■ **Problem details**
Check each line of the material below for the word "fillCellCount". Say how many lines have it, and nothing else.

■ **Extracted data**
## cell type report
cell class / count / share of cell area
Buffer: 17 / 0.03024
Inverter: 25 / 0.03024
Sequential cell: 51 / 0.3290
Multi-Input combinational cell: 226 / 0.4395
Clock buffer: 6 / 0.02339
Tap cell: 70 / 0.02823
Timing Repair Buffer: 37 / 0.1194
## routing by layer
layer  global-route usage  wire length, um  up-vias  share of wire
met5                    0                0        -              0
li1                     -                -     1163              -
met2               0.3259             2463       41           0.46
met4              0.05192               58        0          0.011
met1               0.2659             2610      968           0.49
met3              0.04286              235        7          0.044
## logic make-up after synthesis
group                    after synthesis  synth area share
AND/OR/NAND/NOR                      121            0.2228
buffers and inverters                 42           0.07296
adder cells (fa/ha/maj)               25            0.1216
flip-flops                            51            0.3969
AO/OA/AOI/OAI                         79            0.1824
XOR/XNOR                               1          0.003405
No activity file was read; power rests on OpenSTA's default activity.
<file path="config.mk">
export PLATFORM = sky130hd
export DESIGN_NAME = fifo_wr_arbiter
export DESIGN_NICKNAME = d
export VERILOG_FILES = /design/src/rtl/fifo_wr_arbiter.sv
export SDC_FILE = /design/constraint.sdc
export NUM_CORES = 1
export LEC_CHECK = 0
export ABC_AREA = 1
export CAP_MARGIN = 20
export CORE_ASPECT_RATIO = 0.6
export CORE_MARGIN = 4
export CORE_UTILIZATION = 36
export DETAILED_ROUTE_END_ITERATION = 16
export GPL_TIMING_DRIVEN = 0
export PLACE_DENSITY = 0.75
export SYNTH_ARGS = -nofsm -noshare
export SYNTH_HDL_FRONTEND = slang
export SYNTH_SLANG_ARGS = --single-unit
</file>
<file path="constraint.sdc">
create_clock -name wclk -period 2.1 [get_ports wclk]
set_input_delay 0.63 -clock wclk [delete_from_list [all_inputs] [get_ports wclk]]
set_output_delay 0.63 -clock wclk [all_outputs]
set_load 0.03 [all_outputs]
</file>
<file path="src/rtl/fifo_wr_arbiter.sv">
// Round-robin arbiter sharing one FIFO write port among NREQ requesters.
// Bursts end on the requester's last flag or after MAXBURST words.
module fifo_wr_arbiter #(
    parameter int NREQ     = 4,
    parameter int DSIZE    = 8,
    parameter int MAXBURST = 4
) (
    input  logic                                    wclk,
    input  logic                                    rst,
    input  logic [NREQ-1:0]                         req_valid,
    input  logic [NREQ*DSIZE-1:0]                   req_data,
    input  logic [NREQ-1:0]                         req_last,
    output logic [NREQ-1:0]                         req_ready,
    output logic [DSIZE-1:0]                        fifo_wdata,
    output logic                                    fifo_winc,
    input  logic                                    fifo_wfull,
    output logic [((NREQ > 1) ? $clog2(NREQ) : 1)-1:0] grant_id,
    output logic                                    busy
);

    localparam int GW = (NREQ > 1) ? $clog2(NREQ) : 1;
    localparam int CW = $clog2(MAXBURST + 1);

    typedef enum logic [1:0] {
        S_IDLE,
        S_ARB,
        S_BURST
    } state_t;

    state_t          r_state;
    logic [GW-1:0]   r_rr_ptr;
    logic [GW-1:0]   r_grant_id;
    logic [CW-1:0]   r_burst_cnt;
    logic            r_busy;

    logic [DSIZE-1:0] w_data [NREQ];
    logic             w_found;
    logic [GW-1:0]    w_pick;
    logic             w_gvalid;
    logic             w_glast;
    logic             w_xfer;
    logic             w_term;
    logic [GW-1:0]    w_next_gid;

    // Split the flat data bus into one word per requester
    always_comb begin
        for (int i = 0; i < NREQ; i++) begin
            w_data[i] = req_data[i*DSIZE +: DSIZE];
        end
    end

    // First valid requester at or after rr_ptr, wrapping modulo NREQ
    always_comb begin
        int          v_idx;
        logic [GW-1:0] v_sel;
        w_found = 1'b0;
        w_pick  = r_rr_ptr;
        v_idx   = 0;
        v_sel   = '0;
        for (int k = 0; k < NREQ; k++) begin
            v_idx = int'(r_rr_ptr) + k;
            if (v_idx >= NREQ) begin
                v_idx = v_idx - NREQ;
            end
            v_sel = GW'(v_idx);
            if (!w_found && req_valid[v_sel]) begin
                w_found = 1'b1;
                w_pick  = v_sel;
            end
        end
    end

    assign w_gvalid   = req_valid[r_grant_id];
    assign w_glast    = req_last[r_grant_id];
    assign fifo_wdata = w_data[r_grant_id];
    assign fifo_winc  = (r_state == S_BURST) & w_gvalid & ~fifo_wfull;
    assign w_xfer     = fifo_winc;
    assign w_term     = w_glast | (r_burst_cnt == CW'(MAXBURST - 1));
    assign w_next_gid = (r_grant_id == GW'(NREQ - 1)) ? '0
                                                      : r_grant_id + 1'b1;
    assign grant_id   = r_grant_id;
    assign busy       = r_busy;

    // Only the granted requester sees ready, and only while FIFO has room
    always_comb begin
        req_ready = '0;
        if (r_state == S_BURST && !fifo_wfull) begin
            req_ready[r_grant_id] = 1'b1;
        end
    end

    // Arbitration FSM: IDLE -> ARB -> BURST, with registered busy flag
    always_ff @(posedge wclk or negedge rst) begin
        if (!rst) begin
            r_state     <= S_IDLE;
            r_rr_ptr    <= '0;
            r_grant_id  <= '0;
            r_burst_cnt <= '0;
            r_busy      <= 1'b0;
        end else begin
            unique case (r_state)
                S_IDLE: begin
                    if (|req_valid) begin
                        r_state <= S_ARB;
                    end
                end
                S_ARB: begin
                    if (w_found) begin
                        r_grant_id  <= w_pick;
                        r_burst_cnt <= '0;
                        r_state     <= S_BURST;
                        r_busy      <= 1'b1;
                    end else begin
                        r_state <= S_IDLE;
                    end
                end
                S_BURST: begin
                    if (w_xfer) begin
                        r_burst_cnt <= r_burst_cnt + 1'b1;
                        if (w_term) begin
                            r_state  <= S_IDLE;
                            r_rr_ptr <= w_next_gid;
                            r_busy   <= 1'b0;
                        end
                    end
                end
                default: begin
                    r_state <= S_IDLE;
                    r_busy  <= 1'b0;
                end
            endcase
        end
    end

endmodule

</file>
==> results.py, run 1 <==
metrics = {
    "timing": {
        "fin_crit_sh_pct": 105,
        "final_hold_viol_count": 0,
        "fin_skew_ns": 0.00193,
        "rsz0062_at_grt": "yes",
        "setup_viol": 1,
        "relSlewSlack_pct": 69.5,
        "finalCriticalPeriod_ns": 2.20,
        "setup_ws_ns": -0.104,
        "slew_viol_final": 0,
        "worst_slew_pin_slew_ns": 0.453,
        "fmax_ghz": 0.454,
    },
    "run_status": {
        "status": "finished, violations left",
        "violations": "setup timing",
    },
    "routing": {
        "wl_um": 3820,
        "drc_errors": 0,
        "drt-vias-per-instance": 4.68,
        "antenna_left": 0,
        "first_iter_violations": 99,
        "firstDrtPassIters": 4,
        "wl_per_cell_um": 13.5,
        "vias": 1325,
    },
    "cells_and_area": {
        "drive_above_1_share_pct": 28.2,
        "area_growth_pct": 83.3,
        "fillCellCount": 248,
        "multi_input_area_um2": 823,
        "antenna_cells": 0,
        "seq_area_um2": 254,
        "stdcell_area_um2": 1970,
        "final_nets": 291,
    },
    "synthesis": {
        "synth_top_area_cell": "dfrtp_1",
        "synth_cells": 174,
        "synth_most_common_cell": "nand2_1",
        "ys_warn_count": 0,
        "synth-async-reset-ratio_pct": 100,
        "syn_nets": 223,
        "synth_common_cells": "nand2_1 (40), nor2_1 (30), o21ai_0 (26)",
        "yosysUniqueCellTypes": 26,
        "synthTopCellsByArea": "dfrtp_1 (23%), nand2_1 (14%), o21ai_0 (12%)",
        "avgSynthCellArea_um2": 6.16,
        "synth_area_um2": 1070,
        "ys_seq_elements": 10,
        "synthFlopType": "dfrtp_1",
        "yosysTopAreaCellShare_pct": 23.3,
        "synth_edf_count": 0,
        "yosysSeqAreaShare_pct": 23.3,
    },
    "global_routing": {
        "grt_max_degree": 12,
        "grt_pass1_wl_um": 5890,
        "grt_overflow": 0,
        "grtUsageTotal_pct": 19.1,
        "antenna_found_initial": 0,
        "grt_pass1_vias": 1221,
    },
    "cts": {
        "cts_tree": "yes",
        "h-tree-depth": 1,
        "hold_buffers": 0,
        "path_clk_slew_ns": 0.05,
        "clockRootBuffer": "clkbuf_8",
        "clk-insertion-delay-late_ns": 0.23,
        "clock_path_buffers": 2,
        "cts_sinks": 10,
        "cts_inserted_buffers": 3,
    },
    "hold_path": {
        "hp-start": "r_state[0]",
        "hold_path.class": "register to register",
    },
    "place": {
        "port_buffers": 58,
        "dp_hpwl_um": 2860,
        "dp_slack_ns": -0.934,
        "placed_area_um2": 1770,
        "place.gp.congestion": 0.812,
    },
    "floorplan": {
        "die-area_um2": 3940,
        "num_rows": 15,
        "die_h_um": 50.3,
        "pin_count": 59,
        "core_region_area_um2": 2850,
        "start_util_pct": 37.6,
        "die_w_um": 78.5,
    },
    "job": {
        "max_cap_violations": 0,
    },
    "setup_path": {
        "path_max_fanout": 1,
        "required_ns": 1.47,
        "rr_startpoint": "r_rr_ptr[1]",
        "cp-end-kind": "output pin",
        "start_kind": "input pin",
        "cp_data_arrival_time_ns": 1.57,
        "path_class": "input pin to output pin",
        "startpoint": "req_data[9]",
    },
    "power_and_ir_drop": {
        "peakVddDrop_mv": 0.709,
        "total_leakage_power_nw": 0.952,
        "powerDensity_nw_per_um2": 1420,
    },
}
[path summary, 6_finish.rpt]
check | slack (ns) | end | cells after the start
min in group asynchronous | 0.71 | r_rr_ptr[0] | 1
max | -0.10 | fifo_wdata[1] | 4
min reg2reg | 0.47 | r_state[0] | 1
max reg2reg | 0.50 | grant_id[0] | 8
min | 0.47 | r_state[0] | 1
max in group asynchronous | 1.06 | r_state[1] | 1
[where the power goes]
group	switching (mW)	leakage, nW	internal, mW
Combinational	1.27	0.801	0.917
Sequential	0.0828	0.122	0.279
Clock	0.0700	0.0288	0.164
Total	1.42	0.952	1.36
[metrics by stage]
stage	TNS [ns]	utilization [%]	hold slack (ns)	total power [mW]	cells
detailed placement	-9.85	62.2	0.467	2.24	274
finish	-0.104	68.9	0.471	2.78	283
CTS	0	67.6	0.473	2.73	284
floorplan	-0.00842	-	0.334	1.64	174
global route	-0.124	68.9	0.509	3.00	283
global placement	-9.82	62.2	0.473	2.22	274
[sequential cells by signal (all words and copies together) (netlist names)]
name and flops:
busy 1, r_burst_cnt 3, r_state 2, r_rr_ptr 2, grant_id 2
[what timing repair did]
action                                  4_1_cts  5_1_grt
hold endpoints to repair                      0        0
buffers inserted                              5        0
pin swaps                                     8        7
cloned                                        1        0
endpoints found under the setup margin       13       14
gates resized for setup                     128       25
[cells by family (layout without fill, tap and decap cells)]
logic type / after synthesis / after routing / synth area share (%)
AND/OR/NAND/NOR: 89 / 89 / 36.2
AO/OA/AOI/OAI: 43 / 43 / 23.3
buffers and inverters: 25 / 92 / 9.33
flip-flops: 10 / 10 / 23.3
adder cells (fa/ha/maj): 6 / 6 / 7.00
XOR/XNOR: 1 / 1 / 0.817
[cells in the final DEF, fill, tap and decap left out, drive strengths merged]
master	Yosys	layout
clkdlybuf4s15	0	1
or2	2	2
inv	18	18
ha	6	6
nand3	7	7
clkbuf	4	6
dlymetal6s2s	0	6
o31ai	1	1
clkdlybuf4s50	0	30
o22ai	8	8
dfrtp	10	10
dlygate4sd2	0	7
buf	3	24
nand2	42	42
nor3	2	2
a21oi	5	5
o21a	1	1
xor2	1	1
nand3b	3	3
o21ai	28	28
nor2	33	33
[final cells by class]
cell class / instances / area share, %
multi-input combinational: 139 / 41.9
sequential: 10 / 12.9
inverter: 18 / 3.56
tap: 42 / 2.67
clock buffer: 4 / 2.80
timing repair buffer: 64 / 33.2
buffer: 6 / 2.93
[critical path: stages]
cell and delay [ns]:
clkdlybuf4s50_1 0.41, o21ai_0 0.27, o22ai_2 0.11, buf_6 0.15
[per-layer routing]
metal  up-vias  global-route usage [%]  part of all wire, %
met5         -                       0                    0
met1       580                    28.7                   51
met4         0                    1.74                 0.21
li1        705                       -                    -
met3         2                    4.48                  5.6
met2        38                    28.7                   43
(Power assumes the default switching activity.)
==> run 2, diff against run 1 <==
--- a/config.mk
+++ b/config.mk
@@ -13,6 +13,7 @@
 export DETAILED_ROUTE_END_ITERATION = 16
 export GPL_TIMING_DRIVEN = 0
 export PLACE_DENSITY = 0.75
+export SKIP_CTS_REPAIR_TIMING = 1
 export SYNTH_ARGS = -nofsm -noshare
 export SYNTH_HDL_FRONTEND = slang
 export SYNTH_SLANG_ARGS = --single-unit
==> run 2 against run 1 <==
Compared with the run above: the run still ends with setup timing left; combinational power about the same; via count rose by 1.6%; sequential share of layout area fell by 0.38 points; worst setup slack improved by 0.089 ns; total power is 0.58% higher; clock-buffer cell count unchanged; worst hold slack barely moved; global-route usage shrank 1.2 points; non-clock buffer count grew 2; clock skew up 0.00080 ns; largest power group unchanged.
==> results.py, run 2 (synthesis results as in run 1) <==
metrics = {
    "cts": {
        "cts_inserted_buffers": 3,
        "cts_tree": "yes",
        "path_clk_slew_ns": 0.05,
        "cts_sinks": 10,
        "clock_path_buffers": 2,
        "clk-insertion-delay-late_ns": 0.23,
        "clockRootBuffer": "clkbuf_8",
        "h-tree-depth": 1,
    },
    "floorplan": {
        "die-area_um2": 3940,
        "start_util_pct": 37.6,
        "num_rows": 15,
        "die_w_um": 78.5,
        "pin_count": 59,
        "die_h_um": 50.3,
        "core_region_area_um2": 2850,
    },
    "run_status": {
        "status": "finished, violations left",
        "violations": "setup timing",
    },
    "setup_path": {
        "required_ns": 1.47,
        "cp_data_arrival_time_ns": 1.48,
        "path_class": "input pin to output pin",
        "path_max_fanout": 1,
        "ff2ff_setup_slack_ns": 0.50,
        "start_kind": "input pin",
        "cp-end-kind": "output pin",
    },
    "timing": {
        "final_hold_viol_count": 0,
        "setup_tns_ns": -0.0149,
        "fin_crit_sh_pct": 101,
        "fin_skew_ns": 0.00273,
        "setup_ws_ns": -0.0149,
        "slew_viol_final": 0,
        "setup_viol": 1,
        "worst_slew_pin_slew_ns": 0.449,
        "rsz0062_at_grt": "yes",
        "finalCriticalPeriod_ns": 2.11,
        "relSlewSlack_pct": 70.0,
        "fmax_ghz": 0.473,
    },
    "global_routing": {
        "grtUsageTotal_pct": 17.9,
        "antenna_found_initial": 0,
        "grt_overflow": 0,
        "grt_pass1_vias": 1160,
        "grt_pass1_wl_um": 5550,
        "grt_max_degree": 12,
    },
    "power_and_ir_drop": {
        "total_leakage_power_nw": 1.02,
        "swShare_pct": 50.2,
        "p_switching_mw": 1.41,
        "peakVddDrop_mv": 0.709,
        "clkPwrFrac_pct": 8.4,
        "powerDensity_nw_per_um2": 1380,
        "p_comb_share_pct": 78.6,
        "seqPwrFrac_pct": 13.0,
        "intPower_mw": 1.39,
    },
    "routing": {
        "drt-vias-per-instance": 4.72,
        "firstDrtPassIters": 4,
        "wl_um": 3710,
        "antenna_left": 0,
        "first_iter_violations": 79,
        "vias": 1346,
        "wl_per_cell_um": 13.0,
        "drc_errors": 0,
    },
    "cells_and_area": {
        "fillCellCount": 246,
        "antenna_cells": 0,
        "final_common_cell": "nand2_1",
        "final_nets": 293,
        "area_growth_pct": 88.8,
        "final_core_util_pct": 71.0,
        "seq_area_um2": 254,
        "largest_register_ff_count": 3,
        "top_register": "r_burst_cnt",
        "multi_input_area_um2": 826,
        "drive_above_1_share_pct": 28.8,
        "layout_common_cells": "nand2_1 (40), clkdlybuf4s50_1 (32), nor2_1 (26), buf_6 (13), dlymetal6s2s_1 (13)",
    },
    "hold_path": {
        "hold_path.class": "register to register",
    },
    "place": {
        "port_buffers": 58,
        "place.gp.congestion": 0.812,
        "dp_hpwl_um": 2860,
    },
    "job": {
        "max_cap_violations": 0,
    },
}
run 2: routing by layer:
| layer | global-route usage, % | vias up | routed length (um) |
|---|---|---|---|
| met4 | 1.74 | 0 | 10 |
| li1 | - | 707 | - |
| met1 | 27.6 | 594 | 1900 |
| met2 | 25.6 | 43 | 1630 |
| met5 | 0 | - | 0 |
| met3 | 4.48 | 2 | 168 |
run 2: layout make-up:
type                    instances  share of cell area, %
plain buffers                   7                   3.71
clock buffers                   4                   2.72
inverters                      18                   3.46
multi-input cells             139                   40.8
flip-flops and latches         10                   12.5
well taps                      42                   2.60
repair buffers                 65                   34.2
run 2: path summary, 6_finish.rpt:
| kind | startpoint | cells past startpoint | endpoint |
|---|---|---|---|
| setup / recovery | req_data[26] | 4 | fifo_wdata[2] |
| hold / removal | r_state[0] | 1 | r_state[0] |
| setup reg to reg | grant_id[0] | 7 | r_rr_ptr[0] |
| hold reg to reg | r_state[0] | 1 | r_state[0] |
| max in group asynchronous | rst | 1 | r_state[1] |
| min in group asynchronous | rst | 1 | r_rr_ptr[0] |
run 2: worst max-delay path, cell delays in order:
cell             delay (ns)
clkdlybuf4s50_1        0.47
nor2_1                 0.06
o22ai_2                0.17
buf_6                  0.15
run 2: stage by stage:
| stage | power (mW) | area [um^2] | hold WS [ns] | worst slack [ns] | instances |
|---|---|---|---|---|---|
| 3_5_place_dp | 2.24 | 1770 | 0.467 | -0.934 | 274 |
| 5_1_grt | 3.03 | 2020 | 0.509 | -0.0373 | 285 |
| 3_3_place_gp | 2.22 | 1770 | 0.473 | -0.942 | 274 |
| 2_1_floorplan | 1.64 | 1140 | 0.334 | -0.00842 | 174 |
| 4_1_cts | 2.49 | 1830 | 0.473 | -1.04 | 278 |
| 6_report | 2.80 | 2020 | 0.471 | -0.0149 | 285 |
run 2: power groups by stage:
stage                     logic (mW)  registers, mW  clock network, mW
after CTS                       1.88          0.364              0.242
after floorplan                 1.24          0.402                  0
after global routing            2.39          0.378              0.259
final                           2.20          0.364              0.234
after detailed placement        1.87          0.368                  0
after global placement          1.86          0.364                  0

■ **Exercise answer**
2